*About this exercise*.
The lines needed are those below that contain the word "design"; copy each one.

*Given entries*.
****************************************

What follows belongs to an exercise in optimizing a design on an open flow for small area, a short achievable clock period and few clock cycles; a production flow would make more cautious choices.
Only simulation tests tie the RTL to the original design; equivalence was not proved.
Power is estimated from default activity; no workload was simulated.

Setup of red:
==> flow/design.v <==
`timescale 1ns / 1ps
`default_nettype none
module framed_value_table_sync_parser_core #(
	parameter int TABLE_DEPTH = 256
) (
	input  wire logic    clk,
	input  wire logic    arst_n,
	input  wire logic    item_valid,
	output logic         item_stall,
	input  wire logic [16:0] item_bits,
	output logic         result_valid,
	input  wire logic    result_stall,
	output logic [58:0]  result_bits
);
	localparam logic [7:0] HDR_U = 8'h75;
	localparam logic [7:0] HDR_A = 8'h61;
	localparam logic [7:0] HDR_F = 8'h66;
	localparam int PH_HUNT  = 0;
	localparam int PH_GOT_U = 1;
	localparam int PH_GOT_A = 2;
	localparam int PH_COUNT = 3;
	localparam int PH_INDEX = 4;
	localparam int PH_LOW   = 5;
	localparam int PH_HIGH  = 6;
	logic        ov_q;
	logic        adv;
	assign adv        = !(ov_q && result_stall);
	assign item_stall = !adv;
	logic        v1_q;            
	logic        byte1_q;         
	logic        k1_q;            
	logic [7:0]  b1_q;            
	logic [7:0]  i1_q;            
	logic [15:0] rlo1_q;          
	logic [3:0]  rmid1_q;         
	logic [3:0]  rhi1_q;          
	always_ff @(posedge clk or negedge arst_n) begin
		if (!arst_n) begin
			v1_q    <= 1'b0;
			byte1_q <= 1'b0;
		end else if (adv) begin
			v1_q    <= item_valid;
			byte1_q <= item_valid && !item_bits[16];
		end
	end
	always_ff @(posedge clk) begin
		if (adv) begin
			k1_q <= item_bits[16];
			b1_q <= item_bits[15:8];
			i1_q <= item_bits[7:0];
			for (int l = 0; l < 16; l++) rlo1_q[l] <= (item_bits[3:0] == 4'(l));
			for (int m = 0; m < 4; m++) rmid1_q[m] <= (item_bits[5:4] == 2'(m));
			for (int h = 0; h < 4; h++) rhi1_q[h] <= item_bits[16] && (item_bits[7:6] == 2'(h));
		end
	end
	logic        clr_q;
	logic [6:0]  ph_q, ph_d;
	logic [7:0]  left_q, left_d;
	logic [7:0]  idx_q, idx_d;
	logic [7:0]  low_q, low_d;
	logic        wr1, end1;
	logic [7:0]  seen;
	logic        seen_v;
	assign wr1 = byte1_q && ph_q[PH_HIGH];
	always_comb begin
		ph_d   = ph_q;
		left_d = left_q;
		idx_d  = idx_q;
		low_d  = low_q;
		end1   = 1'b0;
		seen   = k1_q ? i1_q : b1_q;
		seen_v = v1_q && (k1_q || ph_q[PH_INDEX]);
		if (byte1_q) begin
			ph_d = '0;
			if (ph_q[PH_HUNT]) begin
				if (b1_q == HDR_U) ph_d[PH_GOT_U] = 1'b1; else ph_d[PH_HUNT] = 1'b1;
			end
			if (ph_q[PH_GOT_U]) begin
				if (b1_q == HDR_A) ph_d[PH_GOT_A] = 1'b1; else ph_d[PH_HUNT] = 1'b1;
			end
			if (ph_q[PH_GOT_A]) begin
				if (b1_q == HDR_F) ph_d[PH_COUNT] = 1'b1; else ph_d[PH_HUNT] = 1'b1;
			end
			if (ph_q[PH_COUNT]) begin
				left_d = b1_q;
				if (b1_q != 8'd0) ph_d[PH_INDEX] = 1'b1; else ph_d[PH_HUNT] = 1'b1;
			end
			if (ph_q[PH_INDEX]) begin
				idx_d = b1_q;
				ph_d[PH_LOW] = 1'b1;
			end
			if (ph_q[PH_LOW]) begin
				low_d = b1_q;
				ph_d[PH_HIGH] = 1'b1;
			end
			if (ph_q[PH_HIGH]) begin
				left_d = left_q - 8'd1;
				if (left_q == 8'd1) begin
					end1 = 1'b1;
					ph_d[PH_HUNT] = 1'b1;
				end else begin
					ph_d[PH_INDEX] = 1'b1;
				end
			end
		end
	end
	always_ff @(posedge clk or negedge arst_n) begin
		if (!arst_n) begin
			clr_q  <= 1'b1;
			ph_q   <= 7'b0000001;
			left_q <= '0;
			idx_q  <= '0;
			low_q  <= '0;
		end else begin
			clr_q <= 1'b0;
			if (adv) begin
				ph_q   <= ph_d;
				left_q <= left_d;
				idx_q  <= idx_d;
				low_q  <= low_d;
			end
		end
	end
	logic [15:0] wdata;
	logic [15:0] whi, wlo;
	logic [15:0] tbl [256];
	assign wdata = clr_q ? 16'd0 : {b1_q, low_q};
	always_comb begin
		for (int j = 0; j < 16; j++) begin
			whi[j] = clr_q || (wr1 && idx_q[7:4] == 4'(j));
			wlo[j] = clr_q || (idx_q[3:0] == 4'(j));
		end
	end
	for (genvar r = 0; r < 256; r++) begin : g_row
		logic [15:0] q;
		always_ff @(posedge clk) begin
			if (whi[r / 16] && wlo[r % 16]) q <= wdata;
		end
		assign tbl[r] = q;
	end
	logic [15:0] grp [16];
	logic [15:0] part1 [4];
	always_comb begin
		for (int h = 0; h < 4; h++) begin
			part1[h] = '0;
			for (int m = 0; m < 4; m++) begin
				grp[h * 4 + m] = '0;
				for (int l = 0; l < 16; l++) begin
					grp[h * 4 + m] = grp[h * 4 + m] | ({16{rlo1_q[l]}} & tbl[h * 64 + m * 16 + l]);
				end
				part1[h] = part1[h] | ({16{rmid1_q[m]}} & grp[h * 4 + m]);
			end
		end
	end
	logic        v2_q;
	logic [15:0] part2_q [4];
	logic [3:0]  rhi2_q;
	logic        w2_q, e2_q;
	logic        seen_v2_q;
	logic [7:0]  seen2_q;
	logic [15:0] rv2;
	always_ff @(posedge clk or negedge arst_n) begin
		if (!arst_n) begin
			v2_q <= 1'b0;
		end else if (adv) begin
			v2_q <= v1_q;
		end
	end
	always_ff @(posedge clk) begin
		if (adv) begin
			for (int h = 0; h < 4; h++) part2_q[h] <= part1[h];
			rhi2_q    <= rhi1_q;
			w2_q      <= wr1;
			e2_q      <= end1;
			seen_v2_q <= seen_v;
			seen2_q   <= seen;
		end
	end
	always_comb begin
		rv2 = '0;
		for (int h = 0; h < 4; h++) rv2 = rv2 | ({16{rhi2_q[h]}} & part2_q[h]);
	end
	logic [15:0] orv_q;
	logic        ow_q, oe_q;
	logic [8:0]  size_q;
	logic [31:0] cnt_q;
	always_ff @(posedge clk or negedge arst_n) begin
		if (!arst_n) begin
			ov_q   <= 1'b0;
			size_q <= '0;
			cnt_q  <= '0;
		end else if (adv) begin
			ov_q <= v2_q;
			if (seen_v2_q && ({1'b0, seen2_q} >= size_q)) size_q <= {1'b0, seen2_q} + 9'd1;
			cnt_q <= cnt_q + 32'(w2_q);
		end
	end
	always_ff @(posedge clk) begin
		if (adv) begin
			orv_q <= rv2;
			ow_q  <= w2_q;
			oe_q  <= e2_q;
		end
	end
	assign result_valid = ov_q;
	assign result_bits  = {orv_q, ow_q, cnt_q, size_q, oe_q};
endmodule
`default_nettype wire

****************************************

*Exercise solution*.
What follows belongs to an exercise in optimizing a design on an open flow for small area, a short achievable clock period and few clock cycles; a production flow would make more cautious choices.
Only simulation tests tie the RTL to the original design; equivalence was not proved.
==> flow/design.v <==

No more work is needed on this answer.